IMF to UK: Universal Health Care Unsustainable
While Pres. Obama and Congress go merrily about their way cramming some sort of government funded and controlled health care down the throats of an American public who doesn’t want it, the IMF is sending drastic warnings to Britain about its system:
Gordon Brown was warned last night to raise the retirement age above 65 and introduce NHS charges to tackle the soaring state deficit.
In a devastating intervention, the International Monetary Fund called for radical changes to the pension system and spending cuts that go far beyond the plans outlined by the Prime Minister this week.
The global watchdog said root and branch changes to public sector spending would be necessary to ‘help keep a lid on the debt’ and restore financial stability.

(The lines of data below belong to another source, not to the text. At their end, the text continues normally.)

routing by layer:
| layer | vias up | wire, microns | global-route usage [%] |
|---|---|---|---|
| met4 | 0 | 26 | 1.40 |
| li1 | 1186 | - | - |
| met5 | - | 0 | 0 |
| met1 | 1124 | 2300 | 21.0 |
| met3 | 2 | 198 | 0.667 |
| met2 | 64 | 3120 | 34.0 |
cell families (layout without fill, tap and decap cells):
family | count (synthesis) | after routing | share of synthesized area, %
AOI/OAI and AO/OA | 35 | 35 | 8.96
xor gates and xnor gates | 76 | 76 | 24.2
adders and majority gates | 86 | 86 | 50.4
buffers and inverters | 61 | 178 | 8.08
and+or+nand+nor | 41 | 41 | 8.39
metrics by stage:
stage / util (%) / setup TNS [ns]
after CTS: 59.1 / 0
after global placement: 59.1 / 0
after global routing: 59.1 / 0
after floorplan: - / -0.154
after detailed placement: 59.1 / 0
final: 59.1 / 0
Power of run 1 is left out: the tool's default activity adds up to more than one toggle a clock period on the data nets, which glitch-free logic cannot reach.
### src/hw/rtl/imufd_pkg.sv
// ----------------------------------------------------------------------------
// imufd_pkg: shared types and constants for the IMU frame decoder
// Frame layout, type codes, output kind codes and fixed-point scale factors.
// ----------------------------------------------------------------------------
package imufd_pkg;

  // Frame geometry: header, type, 8 payload bytes, checksum.
  localparam int FRAME_BYTES = 11;
  // The checksum byte is never used, so only the first ten bytes are stored.
  localparam int WIN_DEPTH   = FRAME_BYTES - 1;
  localparam int HELD_W      = $clog2(FRAME_BYTES);
  localparam int WORD_W      = 16;
  localparam int VALUE_W     = 32;

  localparam int DEFAULT_FRAC_BITS = 16;

  localparam logic [7:0] HDR_BYTE   = 8'h55;
  localparam logic [7:0] TYPE_MASK  = 8'h50;
  localparam logic [7:0] TYPE_ACCEL = 8'h51;
  localparam logic [7:0] TYPE_RATE  = 8'h52;
  localparam logic [7:0] TYPE_ANGLE = 8'h53;
  localparam logic [7:0] TYPE_MAG   = 8'h54;
  localparam logic [7:0] TYPE_QUAT  = 8'h59;

  typedef enum logic [2:0] {
    KIND_ACCEL = 3'd0,
    KIND_RATE  = 3'd1,
    KIND_ANGLE = 3'd2,
    KIND_MAG   = 3'd3,
    KIND_QUAT  = 3'd4
  } kind_t;

  // Scale factors, round(factor * 2^32). Magnetic (2^32) is a plain shift.
  localparam int K_W = 26;
  localparam logic [K_W-1:0] K_ACCEL = 26'd20573061;
  localparam logic [K_W-1:0] K_RATE  = 26'd4575258;
  localparam logic [K_W-1:0] K_ANGLE = 26'd411773;
  localparam logic [K_W-1:0] K_QUAT  = 26'd131072;

endpackage

### src/hw/rtl/imufd_scale.sv
// ----------------------------------------------------------------------------
// imufd_scale: one payload word to signed fixed point
// Multiplies by the kind's scale constant, rounds half up, keeps 32 bits.
// ----------------------------------------------------------------------------
module imufd_scale #(
  parameter int FRAC_BITS = imufd_pkg::DEFAULT_FRAC_BITS
) (
  input  logic signed [imufd_pkg::WORD_W-1:0]  word,
  input  imufd_pkg::kind_t                     kind,
  output logic signed [imufd_pkg::VALUE_W-1:0] value
);
  import imufd_pkg::*;

  localparam int SHIFT_BITS = VALUE_W - FRAC_BITS;
  localparam int PROD_W     = WORD_W + K_W + 1;

  logic [K_W-1:0]             k_sel;
  logic signed [PROD_W-1:0]   prod;
  logic signed [PROD_W-1:0]   prod_rnd;
  logic signed [PROD_W-1:0]   prod_shr;

  always_comb begin
    case (kind)
      KIND_ACCEL: k_sel = K_ACCEL;
      KIND_RATE:  k_sel = K_RATE;
      KIND_ANGLE: k_sel = K_ANGLE;
      KIND_QUAT:  k_sel = K_QUAT;
      default:    k_sel = '0;
    endcase
  end

  assign prod     = PROD_W'(word) * $signed({1'b0, k_sel});
  assign prod_rnd = prod + (PROD_W'(1) <<< (SHIFT_BITS - 1));
  assign prod_shr = prod_rnd >>> SHIFT_BITS;

  // Magnetic words are raw: scale by exactly 2^FRAC_BITS.
  always_comb begin
    if (kind == KIND_MAG) begin
      value = VALUE_W'(word) <<< FRAC_BITS;
    end else begin
      value = prod_shr[VALUE_W-1:0];
    end
  end

endmodule

### src/hw/rtl/imu_frame_decoder_core.sv
// ----------------------------------------------------------------------------
// imu_frame_decoder_core: byte-serial parser for 11-byte IMU frames
// Slides a window over received bytes, checks header and type, and emits
// scaled Q(32-FRAC_BITS).FRAC_BITS values for known frame types.
// ----------------------------------------------------------------------------
//  channel | dir | handshake            | payload
//  --------+-----+----------------------+-------------------------------------
//  in_     | in  | in_valid / in_stall  | in_rx_byte[7:0]
//  out_    | out | out_valid / out_stall| out_frame_kind[2:0], out_value_x/y/z/w
//
// One byte beat is taken per cycle while in_stall is low; the beat closing a
// good frame loads the frame register, and the result then passes through the
// multiply-and-round into the output register.
// rst_n (synchronous, active low) empties the window and both stages.
// in_stall rises only when the frame register is full and cannot move into
// an output register that is itself held by out_stall.
// ----------------------------------------------------------------------------
module imu_frame_decoder_core #(
  parameter int FRAC_BITS = imufd_pkg::DEFAULT_FRAC_BITS
) (
  input  logic                                 clk,
  input  logic                                 rst_n,
  input  logic                                 in_valid,
  output logic                                 in_stall,
  input  logic [7:0]                           in_rx_byte,
  output logic                                 out_valid,
  input  logic                                 out_stall,
  output logic [2:0]                           out_frame_kind,
  output logic signed [imufd_pkg::VALUE_W-1:0] out_value_x,
  output logic signed [imufd_pkg::VALUE_W-1:0] out_value_y,
  output logic signed [imufd_pkg::VALUE_W-1:0] out_value_z,
  output logic signed [imufd_pkg::VALUE_W-1:0] out_value_w
);
  import imufd_pkg::*;

  localparam int NWORDS = 4;

  // Byte window: entries 0..WIN_DEPTH-1, filled in order.
  logic [7:0]        win_r   [WIN_DEPTH];
  logic [7:0]        win_nxt [WIN_DEPTH];
  logic [HELD_W-1:0] held_r, held_nxt;

  // Frame register between window and scaler.
  logic                     frm_valid_r, frm_valid_nxt;
  kind_t                    frm_kind_r;
  logic signed [WORD_W-1:0] frm_word_r [NWORDS];

  // Output register.
  logic                      out_valid_r;
  kind_t                     out_kind_r;
  logic signed [VALUE_W-1:0] out_val_r [NWORDS];

  logic                      in_acc;
  logic                      out_ready;
  logic                      frm_ready;
  logic                      full;
  logic                      hdr_ok;
  logic                      type_known;
  kind_t                     type_kind;
  logic                      cap;
  logic signed [VALUE_W-1:0] scaled [NWORDS];

  // Pipeline flow: each stage moves when the one after it can take it.
  assign out_ready = !out_valid_r || !out_stall;
  assign frm_ready = !frm_valid_r || out_ready;
  assign in_stall  = !frm_ready;
  assign in_acc    = in_valid && !in_stall;

  // The window is full once ten bytes sit in it; the incoming byte is the
  // checksum slot; the checksum is never verified.
  assign full   = held_r >= HELD_W'(WIN_DEPTH);
  assign hdr_ok = (win_r[0] == HDR_BYTE) && ((win_r[1] & TYPE_MASK) == TYPE_MASK);

  always_comb begin
    type_known = 1'b1;
    case (win_r[1])
      TYPE_ACCEL: type_kind = KIND_ACCEL;
      TYPE_RATE:  type_kind = KIND_RATE;
      TYPE_ANGLE: type_kind = KIND_ANGLE;
      TYPE_MAG:   type_kind = KIND_MAG;
      TYPE_QUAT:  type_kind = KIND_QUAT;
      default: begin
        type_known = 1'b0;
        type_kind  = KIND_ACCEL;
      end
    endcase
  end

  // Window update: append, consume a good frame, or drop the oldest byte.
  always_comb begin
    win_nxt  = win_r;
    held_nxt = held_r;
    cap      = 1'b0;
    if (in_acc) begin
      if (!full) begin
        for (int i = 0; i < WIN_DEPTH; i++) begin
          if (held_r == HELD_W'(i)) begin
            win_nxt[i] = in_rx_byte;
          end
        end
        held_nxt = held_r + HELD_W'(1);
      end else if (hdr_ok) begin
        // Good header: frame consumed; unknown types give no result.
        held_nxt = '0;
        cap      = type_known;
      end else begin
        // Bad header: slide by one, the new byte lands in the last slot.
        for (int i = 0; i < WIN_DEPTH - 1; i++) begin
          win_nxt[i] = win_r[i+1];
        end
        win_nxt[WIN_DEPTH-1] = in_rx_byte;
        held_nxt             = HELD_W'(WIN_DEPTH);
      end
    end
  end

  always_comb begin
    frm_valid_nxt = frm_valid_r;
    if (frm_ready) begin
      frm_valid_nxt = cap;
    end
  end

  always_ff @(posedge clk) begin
    win_r <= win_nxt;
    if (!rst_n) begin
      held_r      <= '0;
      frm_valid_r <= 1'b0;
      out_valid_r <= 1'b0;
    end else begin
      held_r      <= held_nxt;
      frm_valid_r <= frm_valid_nxt;
      if (out_ready) begin
        out_valid_r <= frm_valid_r;
      end
    end
  end

  // Payload words are little endian, starting at byte 2.
  always_ff @(posedge clk) begin
    if (cap) begin
      frm_kind_r <= type_kind;
      for (int i = 0; i < NWORDS; i++) begin
        frm_word_r[i] <= {win_r[2*i+3], win_r[2*i+2]};
      end
    end
  end

  for (genvar g = 0; g < NWORDS; g++) begin : g_scale
    imufd_scale #(
      .FRAC_BITS (FRAC_BITS)
    ) u_scale (
      .word  (frm_word_r[g]),
      .kind  (frm_kind_r),
      .value (scaled[g])
    );
  end

  always_ff @(posedge clk) begin
    if (out_ready && frm_valid_r) begin
      out_kind_r   <= frm_kind_r;
      out_val_r[0] <= scaled[0];
      out_val_r[1] <= scaled[1];
      out_val_r[2] <= scaled[2];
      // Fourth component only exists for quaternion frames.
      out_val_r[3] <= (frm_kind_r == KIND_QUAT) ? scaled[3] : '0;
    end
  end

  assign out_valid      = out_valid_r;
  assign out_frame_kind = out_kind_r;
  assign out_value_x    = out_val_r[0];
  assign out_value_y    = out_val_r[1];
  assign out_value_z    = out_val_r[2];
  assign out_value_w    = out_val_r[3];

endmodule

The IMF’s broadside is highly unusual ahead of an election and reflects grave concern at the debt mountain built up by the Brown government.
Oliver Blanchard, the IMF’s top economist, told a press conference at a joint annual meeting with the World Bank that the next British government will ‘have to take measures that improve the medium-term debt outlook’.

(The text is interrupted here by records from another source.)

File: src/rtl/core/bppq_pkg.sv
// ----------------------------------------------------------------------------
// bppq_pkg
// Shared types, request and status codes for the bounded priority queue.
// ----------------------------------------------------------------------------
package bppq_pkg;

	localparam int DEPTH_DEFAULT = 16;

	// request codes
	localparam logic [1:0] REQ_ENQUEUE = 2'd0;
	localparam logic [1:0] REQ_DEQUEUE = 2'd1;
	localparam logic [1:0] REQ_PEEK    = 2'd2;
	localparam logic [1:0] REQ_UNUSED  = 2'd3;

	// result status codes
	localparam logic [1:0] STATUS_DONE    = 2'd0;
	localparam logic [1:0] STATUS_DROPPED = 2'd1;
	localparam logic [1:0] STATUS_EMPTY   = 2'd2;

	typedef struct packed {
		logic [1:0]  req_type;
		logic [15:0] pkt_id;
		logic [7:0]  priority_req;
		logic [15:0] size_bytes;
		logic [7:0]  source_node;
		logic [7:0]  dest_node;
		logic [31:0] arrival_time;
	} req_t;

	typedef struct packed {
		logic [1:0]  status;
		logic [15:0] item_id;
		logic [7:0]  item_priority;
		logic [15:0] item_size;
		logic [7:0]  item_source;
		logic [7:0]  item_dest;
		logic [31:0] item_arrival;
		logic [4:0]  occupancy;
		logic        is_empty;
		logic        is_full;
		logic [31:0] dropped_total;
		logic [31:0] served_total;
	} rsp_t;

	// one stored descriptor
	typedef struct packed {
		logic [7:0]  prio;
		logic [15:0] id;
		logic [15:0] size;
		logic [7:0]  source;
		logic [7:0]  dest;
		logic [31:0] arrival;
	} entry_t;

endpackage

File: src/rtl/core/bppq_store.sv
// ----------------------------------------------------------------------------
// bppq_store
// Descriptor ring memory: one write and one registered read per cycle,
// addressed relative to the ring head.
// ----------------------------------------------------------------------------
module bppq_store #(
	parameter int DEPTH = bppq_pkg::DEPTH_DEFAULT
) (
	input  logic                         clk,
	input  logic [$clog2(DEPTH)-1:0]     head,
	input  logic                         rd_en,
	input  logic [$clog2(DEPTH)-1:0]     rd_rel,
	output bppq_pkg::entry_t             rd_data,
	input  logic                         wr_en,
	input  logic [$clog2(DEPTH)-1:0]     wr_rel,
	input  bppq_pkg::entry_t             wr_data
);
	import bppq_pkg::*;

	localparam int AW = $clog2(DEPTH);
	localparam logic [AW:0] DEPTH_W = (AW+1)'(DEPTH);

	entry_t mem [DEPTH];

	function automatic logic [AW-1:0] ring_addr(input logic [AW-1:0] base,
	                                            input logic [AW-1:0] rel);
		logic [AW:0] sum;
		sum = {1'b0, base} + {1'b0, rel};
		if (sum >= DEPTH_W) begin
			sum = sum - DEPTH_W;
		end
		return sum[AW-1:0];
	endfunction

	always_ff @(posedge clk) begin
		if (wr_en) begin
			mem[ring_addr(head, wr_rel)] <= wr_data;
		end
	end

	always_ff @(posedge clk) begin
		if (rd_en) begin
			rd_data <= mem[ring_addr(head, rd_rel)];
		end
	end

endmodule

File: src/rtl/core/bounded_priority_packet_queue_core.sv
// ----------------------------------------------------------------------------
// bounded_priority_packet_queue_core
// Priority queue of packet descriptors, highest priority at the head and
// arrival order kept among equal priorities.
// ----------------------------------------------------------------------------
// Sequence: a dequeue or peek on a filled queue reads the head at accept,
//   then passes S_HEAD and S_FIN; drops, unused codes and empty reads go
//   straight to S_FIN; an enqueue steps S_SCAN and S_CMP for each stored
//   entry of lower priority that moves one place toward the tail.
// Throughput: one request at a time; the insertion walk through the ring
//   memory store (read, compare, write back) sets the enqueue time, and
//   a stalled earlier result holds the finished request until it drains.
// Reset: arst_n clears occupancy, both counters, capacity register and the
//   handshake state; the descriptor memory keeps no reset value.
// ----------------------------------------------------------------------------
module bounded_priority_packet_queue_core #(
	parameter int DEPTH = bppq_pkg::DEPTH_DEFAULT
) (
	input  logic             clk,
	input  logic             arst_n,
	// configuration write
	input  logic             cfg_valid,
	output logic             cfg_ready,
	input  logic [4:0]       capacity_limit,
	// request channel
	input  logic             in_valid,
	output logic             in_ready,
	input  bppq_pkg::req_t   in_req,
	// result channel
	output logic             out_valid,
	input  logic             out_ready,
	output bppq_pkg::rsp_t   out_rsp
);
	import bppq_pkg::*;

	localparam int AW = $clog2(DEPTH);
	localparam int CW = $clog2(DEPTH + 1);
	localparam int EW = (CW > 5) ? CW : 5;
	localparam logic [EW-1:0] DEPTH_E = EW'(DEPTH);
	localparam logic [AW-1:0] LAST_SLOT = AW'(DEPTH - 1);

	// sequencer states
	localparam logic [2:0] S_IDLE = 3'd0;
	localparam logic [2:0] S_SCAN = 3'd1;  // pick next slot to examine
	localparam logic [2:0] S_CMP  = 3'd2;  // compare fetched entry, shift or insert
	localparam logic [2:0] S_HEAD = 3'd3;  // head entry arrived from memory
	localparam logic [2:0] S_FIN  = 3'd4;  // publish result

	logic [2:0]    state_q;
	logic [4:0]    cap_q;
	logic [CW-1:0] count_q;
	logic [AW-1:0] head_q;
	logic [CW-1:0] idx_q;
	logic [31:0]   drop_q;
	logic [31:0]   serve_q;
	req_t          req_q;
	rsp_t          res_q;     // status and item fields of the request at work
	rsp_t          out_q;
	logic          out_valid_q;

	// store interface
	logic          rd_en;
	logic [AW-1:0] rd_rel;
	entry_t        rd_data;
	logic          wr_en;
	logic [AW-1:0] wr_rel;
	entry_t        wr_data;

	logic          accept;
	logic [EW-1:0] eff_cap;
	logic [EW-1:0] count_e;
	logic          at_cap;
	logic          out_free;
	entry_t        new_entry;
	rsp_t          res_init;  // result fields known at accept
	rsp_t          res_head;  // result fields with the head entry filled in
	rsp_t          out_next;  // complete result for the output register

	assign cfg_ready = 1'b1;
	assign in_ready  = (state_q == S_IDLE);
	assign accept    = in_valid && in_ready;
	assign out_valid = out_valid_q;
	assign out_rsp   = out_q;
	assign out_free  = !out_valid_q || out_ready;

	// capacity 0 or beyond the store means the store depth
	assign eff_cap = ((cap_q == 5'd0) || (EW'(cap_q) > DEPTH_E)) ? DEPTH_E : EW'(cap_q);
	assign count_e = EW'(count_q);
	assign at_cap  = (count_e >= eff_cap);

	assign new_entry = '{
		prio:    req_q.priority_req,
		id:      req_q.pkt_id,
		size:    req_q.size_bytes,
		source:  req_q.source_node,
		dest:    req_q.dest_node,
		arrival: req_q.arrival_time
	};

	// memory port control
	always_comb begin
		rd_en   = 1'b0;
		rd_rel  = '0;
		wr_en   = 1'b0;
		wr_rel  = idx_q[AW-1:0];
		wr_data = new_entry;
		unique case (state_q)
			S_IDLE: begin
				// fetch the head right away for a dequeue or peek
				rd_en = accept && count_q != '0 &&
				        (in_req.req_type == REQ_DEQUEUE || in_req.req_type == REQ_PEEK);
			end
			S_SCAN: begin
				if (idx_q == '0) begin
					wr_en = 1'b1;
				end else begin
					rd_en  = 1'b1;
					rd_rel = AW'(idx_q - 1'b1);
				end
			end
			S_CMP: begin
				wr_en = 1'b1;
				// lower priority entry moves one place toward the tail
				if (rd_data.prio < req_q.priority_req) begin
					wr_data = rd_data;
				end
			end
			default: begin
			end
		endcase
	end

	bppq_store #(
		.DEPTH (DEPTH)
	) u_store (
		.clk     (clk),
		.head    (head_q),
		.rd_en   (rd_en),
		.rd_rel  (rd_rel),
		.rd_data (rd_data),
		.wr_en   (wr_en),
		.wr_rel  (wr_rel),
		.wr_data (wr_data)
	);

	// status decided at accept; item fields stay zero unless the head is read
	always_comb begin
		res_init = '0;
		unique case (in_req.req_type)
			REQ_ENQUEUE: begin
				if (at_cap) begin
					res_init.status = STATUS_DROPPED;
				end
			end
			REQ_DEQUEUE, REQ_PEEK: begin
				if (count_q == '0) begin
					res_init.status = STATUS_EMPTY;
				end
			end
			default: begin
			end
		endcase
	end

	// copy the head entry into the item fields
	always_comb begin
		res_head               = res_q;
		res_head.item_id       = rd_data.id;
		res_head.item_priority = rd_data.prio;
		res_head.item_size     = rd_data.size;
		res_head.item_source   = rd_data.source;
		res_head.item_dest     = rd_data.dest;
		res_head.item_arrival  = rd_data.arrival;
	end

	// add the queue status after the request
	always_comb begin
		out_next               = res_q;
		out_next.occupancy     = count_e[4:0];
		out_next.is_empty      = (count_q == '0);
		out_next.is_full       = at_cap;
		out_next.dropped_total = drop_q;
		out_next.served_total  = serve_q;
	end

	// payload registers
	always_ff @(posedge clk) begin
		if (accept) begin
			req_q <= in_req;
			res_q <= res_init;
		end else if (state_q == S_HEAD) begin
			res_q <= res_head;
		end
		if (state_q == S_FIN && out_free) begin
			out_q <= out_next;
		end
	end

	// sequencer and queue state
	always_ff @(posedge clk or negedge arst_n) begin
		if (!arst_n) begin
			state_q     <= S_IDLE;
			cap_q       <= '0;
			count_q     <= '0;
			head_q      <= '0;
			idx_q       <= '0;
			drop_q      <= '0;
			serve_q     <= '0;
			out_valid_q <= 1'b0;
		end else begin
			if (cfg_valid && cfg_ready) begin
				cap_q <= capacity_limit;
			end
			// post a finished result, or drop the one just taken
			if (state_q == S_FIN && out_free) begin
				out_valid_q <= 1'b1;
			end else if (out_ready) begin
				out_valid_q <= 1'b0;
			end
			unique case (state_q)
				S_IDLE: begin
					if (accept) begin
						unique case (in_req.req_type)
							REQ_ENQUEUE: begin
								if (at_cap) begin
									// drop and count, saturating
									if (drop_q != '1) begin
										drop_q <= drop_q + 32'd1;
									end
									state_q <= S_FIN;
								end else begin
									idx_q   <= count_q;
									state_q <= S_SCAN;
								end
							end
							REQ_DEQUEUE, REQ_PEEK: begin
								state_q <= (count_q != '0) ? S_HEAD : S_FIN;
							end
							default: begin
								state_q <= S_FIN;
							end
						endcase
					end
				end
				S_SCAN: begin
					if (idx_q == '0) begin
						count_q <= count_q + 1'b1;
						state_q <= S_FIN;
					end else begin
						state_q <= S_CMP;
					end
				end
				S_CMP: begin
					if (rd_data.prio >= req_q.priority_req) begin
						// new entry lands behind this one
						count_q <= count_q + 1'b1;
						state_q <= S_FIN;
					end else begin
						idx_q   <= idx_q - 1'b1;
						state_q <= S_SCAN;
					end
				end
				S_HEAD: begin
					if (req_q.req_type == REQ_DEQUEUE) begin
						// advance the ring head past the served entry
						head_q  <= (head_q == LAST_SLOT) ? '0 : head_q + 1'b1;
						count_q <= count_q - 1'b1;
						if (serve_q != '1) begin
							serve_q <= serve_q + 32'd1;
						end
					end
					state_q <= S_FIN;
				end
				S_FIN: begin
					// hold until the result register is free
					if (out_free) begin
						state_q <= S_IDLE;
					end
				end
				default: begin
					state_q <= S_IDLE;
				end
			endcase
		end
	end

endmodule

He added: ‘That means reforms of the retirement system, that means reform of the healthcare system.’
Mr Blanchard said reform was vital, adding that it would be ‘a joke’ if the Government settled instead for new fiscal rules that might be torn up at times of crisis.
The IMF estimated that by next year Britain’s debt will represent 81.7 per cent of output.
Even with planned cuts and tax increases, it predicted a figure of 98.3 per cent by 2014.
Supporters of ObamaCare will try to differentiate the crumbling NHS system, and the IMF’s prescription for it, by pointing out that the bills proposed here would require premium payments for health insurance. But that ignores the (highly front-loaded) $900 Billion price tag vaunted by the president himself which, when added to the costs of the already bankrupt Medicare and Medicaid programs, will balloon far beyond anything being promised. Combined with the also bankrupt Social Security system that is about to see a lot more beneficiaries come of age, the “Stimulus”, bailout funds, and whatever other pet projects the government finds to waste our tax dollars on, it’s difficult to see how we can avoid a similar diagnosis to that of the UK.